> **Problem to work on**: Find the word "zero" in the data, then copy each line where it is found.

> **Exercise materials**:
------------------------------------------------

## src/rtl/core/rwbb_pkg.sv

```systemverilog
// rwbb_pkg: shared types and constants for the rms waveform bar builder
// no dependencies
`default_nettype none
package rwbb_pkg;
   localparam int unsigned MS_W   = 31;
   localparam int unsigned ACC_W  = 51;
   localparam int unsigned CNT_W  = 20;
   localparam int unsigned AMP_W  = 17;
   localparam int unsigned HGT_W  = 4;
   localparam int unsigned CSR_W  = 20;
   localparam int unsigned IDX_W  = 1;
   localparam logic [IDX_W-1:0] CSR_BAR_COUNT       = 1'b0;
   localparam logic [IDX_W-1:0] CSR_SAMPLES_PER_BAR = 1'b1;
   localparam logic [AMP_W-1:0] AMP_ONE = 17'h10000;

   typedef enum logic [7:0] {
      ST_IDLE  = 8'b0000_0001,
      ST_ACC   = 8'b0000_0010,
      ST_DIV   = 8'b0000_0100,
      ST_CLOSE = 8'b0000_1000,
      ST_RD    = 8'b0001_0000,
      ST_QDIV  = 8'b0010_0000,
      ST_SQRT  = 8'b0100_0000,
      ST_EMIT  = 8'b1000_0000
   } state_type;
endpackage
`default_nettype wire

```

## src/rtl/core/rms_waveform_bar_builder.sv

```systemverilog
// rms_waveform_bar_builder: per-bar rms envelope, peak normalized
// depends on rwbb_pkg
`default_nettype none
// One sample word is taken per start pulse while busy is low. A sample that
// does not close a bar is accepted in the idle state and accumulated in the
// accumulate state. One that closes a bar adds a bit-serial division of the
// bar's square sum by its sample count and a write of the mean square into
// the bar memory. On the final sample, each of the bars is read back from the
// memory, divided by the maximum (a load and 64 restoring steps) and
// square-rooted (the last 17 of its steps giving one result bit each), then
// shown on the rsp_ ports for one cycle with rsp_valid; a zero maximum gives
// zero amplitudes. The receiver cannot stall, so results are just strobed.
// busy stays high until the last bar is out.
module rms_waveform_bar_builder #(
   parameter int unsigned MAX_BARS    = 64,
   parameter int unsigned SAMPLE_BITS = 16
) (
   input  wire logic                              clock,
   input  wire logic                              reset,
   input  wire logic                              start,
   output logic                                   busy,
   input  wire logic signed [15:0]                req_sample,
   input  wire logic                              req_final_sample,
   output logic                                   rsp_valid,
   output logic [rwbb_pkg::AMP_W-1:0]             rsp_amplitude,
   output logic [rwbb_pkg::HGT_W-1:0]             rsp_bar_height,
   output logic                                   rsp_last_bar,
   input  wire logic                              csr_write,
   input  wire logic [rwbb_pkg::IDX_W-1:0]        csr_index,
   input  wire logic [rwbb_pkg::CSR_W-1:0]        csr_data
);
   localparam int unsigned AW = (MAX_BARS > 1) ? $clog2(MAX_BARS) : 1;
   localparam int unsigned SQ_SHIFT = (SAMPLE_BITS > 16) ? 2*(SAMPLE_BITS-16) : 0;
   localparam int unsigned MSW = rwbb_pkg::MS_W;
   localparam int unsigned ACW = rwbb_pkg::ACC_W;

   // configuration
   logic [6:0]  bar_count_ff;
   logic [19:0] spb_ff;
   always_ff @(posedge clock) begin
      if (reset) begin
         bar_count_ff <= 7'd32;
         spb_ff       <= 20'd1;
      end else if (csr_write) begin
         case (csr_index)
            rwbb_pkg::CSR_BAR_COUNT:       bar_count_ff <= csr_data[6:0];
            rwbb_pkg::CSR_SAMPLES_PER_BAR: spb_ff <= csr_data;
            default: ;
         endcase
      end
   end
   logic [7:0]  bars;
   logic [19:0] blen;
   always_comb begin
      bars = {1'b0, bar_count_ff};
      if (bars == 8'd0) bars = 8'd1;
      if (bars > 8'(MAX_BARS)) bars = 8'(MAX_BARS);
      blen = (spb_ff == 20'd0) ? 20'd1 : spb_ff;
   end

   // bar mean-square memory
   logic [MSW-1:0] mem [MAX_BARS];
   logic           mem_we;
   logic [AW-1:0]  mem_waddr, mem_raddr;
   logic [MSW-1:0] mem_wdata, mem_rdata_ff;
   always_ff @(posedge clock) begin
      if (mem_we) mem[mem_waddr] <= mem_wdata;
      mem_rdata_ff <= mem[mem_raddr];
   end

   rwbb_pkg::state_type state_ff, state_in;
   logic [ACW-1:0]  acc_ff, acc_in;
   logic [19:0]     cnt_ff, cnt_in;
   logic [7:0]      bidx_ff, bidx_in;
   logic [MSW-1:0]  max_ff, max_in;
   logic            fin_ff, fin_in;
   logic [31:0]     sq_ff, sq_in;
   // shared restoring divider: dividend/quotient shift register, remainder, divisor
   logic [63:0]     dvd_ff, dvd_in;
   logic [32:0]     rem_ff, rem_in;
   logic [31:0]     dsr_ff, dsr_in;
   logic [6:0]      step_ff, step_in;
   // sqrt
   logic [63:0]     sx_ff, sx_in;
   logic [33:0]     sr_ff, sr_in;
   logic [16:0]     root_ff, root_in;
   // output loop
   logic [7:0]      oidx_ff, oidx_in;
   logic            rv_ff, rv_in;
   logic [16:0]     ramp_ff, ramp_in;
   logic [3:0]      rh_ff, rh_in;
   logic            rl_ff, rl_in;

   logic [SAMPLE_BITS-1:0] raw;
   logic [SAMPLE_BITS:0]   mag;
   logic [2*SAMPLE_BITS+1:0] sqf;
   logic [33:0] rtrial;
   logic [33:0] strial;
   logic [33:0] sr_sh;
   logic [20:0] h_full;
   logic [MSW-1:0] ms_sel;

   always_comb begin
      raw = SAMPLE_BITS'($unsigned({{(SAMPLE_BITS > 16 ? SAMPLE_BITS-16 : 0){req_sample[15]}},
                                    req_sample}));
      mag = raw[SAMPLE_BITS-1] ? ((SAMPLE_BITS+1)'(1) << SAMPLE_BITS) - {1'b0, raw}
                               : {1'b0, raw};
      sqf = (2*SAMPLE_BITS+2)'(mag * mag) >> SQ_SHIFT;
   end

   always_comb begin
      state_in = state_ff;
      acc_in = acc_ff; cnt_in = cnt_ff; bidx_in = bidx_ff; max_in = max_ff;
      fin_in = fin_ff; sq_in = sq_ff;
      dvd_in = dvd_ff; rem_in = rem_ff; dsr_in = dsr_ff; step_in = step_ff;
      sx_in = sx_ff; sr_in = sr_ff; root_in = root_ff;
      oidx_in = oidx_ff; rv_in = 1'b0; ramp_in = ramp_ff; rh_in = rh_ff; rl_in = rl_ff;
      mem_we = 1'b0; mem_waddr = bidx_ff[AW-1:0]; mem_wdata = dvd_ff[MSW-1:0];
      mem_raddr = oidx_ff[AW-1:0];
      rtrial = {rem_ff, dvd_ff[63]} - {2'b0, dsr_ff};
      sr_sh  = {sr_ff[31:0], sx_ff[63:62]};
      strial = sr_sh - {15'b0, root_ff, 2'b01};
      h_full = ({4'b0, ramp_ff} * 21'd10 + 21'd32768) >> 16;
      ms_sel = (oidx_ff < bidx_ff) ? mem_rdata_ff : '0;
      case (state_ff)
         rwbb_pkg::ST_IDLE: begin
            if (start) begin
               sq_in = 32'(sqf);
               fin_in = req_final_sample;
               state_in = rwbb_pkg::ST_ACC;
            end
         end
         rwbb_pkg::ST_ACC: begin
            if (bidx_ff < bars) begin
               acc_in = acc_ff + ACW'(sq_ff);
               cnt_in = cnt_ff + 20'd1;
               if (cnt_ff + 20'd1 >= blen) begin
                  dvd_in = {13'b0, acc_ff + ACW'(sq_ff)};
                  dsr_in = {12'b0, cnt_ff + 20'd1};
                  rem_in = '0; step_in = '0;
                  state_in = rwbb_pkg::ST_DIV;
               end else if (fin_ff) begin
                  dvd_in = {13'b0, acc_ff + ACW'(sq_ff)};
                  dsr_in = {12'b0, cnt_ff + 20'd1};
                  rem_in = '0; step_in = '0;
                  state_in = rwbb_pkg::ST_DIV;
               end else state_in = rwbb_pkg::ST_IDLE;
            end else if (fin_ff) begin
               oidx_in = '0; state_in = rwbb_pkg::ST_RD;
            end else state_in = rwbb_pkg::ST_IDLE;
         end
         rwbb_pkg::ST_DIV: begin
            // one quotient bit per cycle over 64-bit dividend (low 51 used)
            if (rtrial[33]) rem_in = {rem_ff[31:0], dvd_ff[63]};
            else            rem_in = rtrial[32:0];
            dvd_in = {dvd_ff[62:0], ~rtrial[33]};
            step_in = step_ff + 7'd1;
            if (step_ff == 7'd63) state_in = rwbb_pkg::ST_CLOSE;
         end
         rwbb_pkg::ST_CLOSE: begin
            mem_we = (bidx_ff < 8'(MAX_BARS));
            if (dvd_ff[MSW-1:0] > max_ff) max_in = dvd_ff[MSW-1:0];
            bidx_in = bidx_ff + 8'd1;
            acc_in = '0; cnt_in = '0;
            if (fin_ff) begin
               oidx_in = '0; state_in = rwbb_pkg::ST_RD;
            end else state_in = rwbb_pkg::ST_IDLE;
         end
         rwbb_pkg::ST_RD: begin
            // read issued with oidx; data lands next cycle
            state_in = rwbb_pkg::ST_QDIV;
            step_in = '0;
            dvd_in = '0; rem_in = '0;
         end
         rwbb_pkg::ST_QDIV: begin
            if (step_ff == 7'd0) begin
               dvd_in = {1'b0, ms_sel, 32'b0};
               dsr_in = {1'b0, max_ff};
               rem_in = '0;
               step_in = 7'd1;
               if (max_ff == '0) begin
                  ramp_in = '0; state_in = rwbb_pkg::ST_EMIT;
               end
            end else begin
               if (rtrial[33]) rem_in = {rem_ff[31:0], dvd_ff[63]};
               else            rem_in = rtrial[32:0];
               dvd_in = {dvd_ff[62:0], ~rtrial[33]};
               step_in = step_ff + 7'd1;
               if (step_ff == 7'd64) begin
                  sx_in = {dvd_ff[62:0], ~rtrial[33]};
                  sr_in = '0; root_in = '0; step_in = '0;
                  state_in = rwbb_pkg::ST_SQRT;
               end
            end
         end
         rwbb_pkg::ST_SQRT: begin
            // quotient < 2^33, root needs 17 bits: skip top 15 pairs
            if (step_ff < 7'd15) begin
               sx_in = {sx_ff[61:0], 2'b00};
               step_in = step_ff + 7'd1;
            end else begin
               sx_in = {sx_ff[61:0], 2'b00};
               if (strial[33]) begin
                  sr_in = sr_sh; root_in = {root_ff[15:0], 1'b0};
               end else begin
                  sr_in = strial; root_in = {root_ff[15:0], 1'b1};
               end
               step_in = step_ff + 7'd1;
               if (step_ff == 7'd31) begin
                  ramp_in = strial[33] ? {root_ff[15:0], 1'b0} : {root_ff[15:0], 1'b1};
                  state_in = rwbb_pkg::ST_EMIT;
               end
            end
         end
         rwbb_pkg::ST_EMIT: begin
            rv_in = 1'b1;
            rh_in = (h_full == 21'd0) ? 4'd1 : h_full[3:0];
            rl_in = (oidx_ff + 8'd1 == bars);
            oidx_in = oidx_ff + 8'd1;
            if (oidx_ff + 8'd1 == bars) begin
               acc_in = '0; cnt_in = '0; bidx_in = '0; max_in = '0;
               state_in = rwbb_pkg::ST_IDLE;
            end else state_in = rwbb_pkg::ST_RD;
         end
         default: state_in = rwbb_pkg::ST_IDLE;
      endcase
   end

   always_ff @(posedge clock) begin
      if (reset) begin
         state_ff <= rwbb_pkg::ST_IDLE;
         acc_ff <= '0; cnt_ff <= '0; bidx_ff <= '0; max_ff <= '0;
         rv_ff <= 1'b0; oidx_ff <= '0;
      end else begin
         state_ff <= state_in;
         acc_ff <= acc_in; cnt_ff <= cnt_in; bidx_ff <= bidx_in; max_ff <= max_in;
         rv_ff <= rv_in; oidx_ff <= oidx_in;
      end
   end
   always_ff @(posedge clock) begin
      fin_ff <= fin_in; sq_ff <= sq_in;
      dvd_ff <= dvd_in; rem_ff <= rem_in; dsr_ff <= dsr_in; step_ff <= step_in;
      sx_ff <= sx_in; sr_ff <= sr_in; root_ff <= root_in;
      ramp_ff <= ramp_in; rh_ff <= rh_in; rl_ff <= rl_in;
   end

   assign busy          = (state_ff != rwbb_pkg::ST_IDLE);
   assign rsp_valid     = rv_ff;
   assign rsp_amplitude = (ramp_ff > rwbb_pkg::AMP_ONE) ? rwbb_pkg::AMP_ONE : ramp_ff;
   assign rsp_bar_height = rh_ff;
   assign rsp_last_bar  = rl_ff;

   // checks
   a_resp_busy: assert property (@(posedge clock) disable iff (reset)
      rsp_valid |-> $past(busy)) else $error("result without work");
   a_last_idle: assert property (@(posedge clock) disable iff (reset)
      rsp_valid && rsp_last_bar |-> !busy) else $error("busy after last bar");
   a_height: assert property (@(posedge clock) disable iff (reset)
      rsp_valid |-> rsp_bar_height != 4'd0) else $error("zero height");
endmodule
`default_nettype wire

```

------------------------------------------------

> **Result for this task**:
// shown on the rsp_ ports for one cycle with rsp_valid; a zero maximum gives
// zero amplitudes. The receiver cannot stall, so results are just strobed.
      rsp_valid |-> rsp_bar_height != 4'd0) else $error("zero height");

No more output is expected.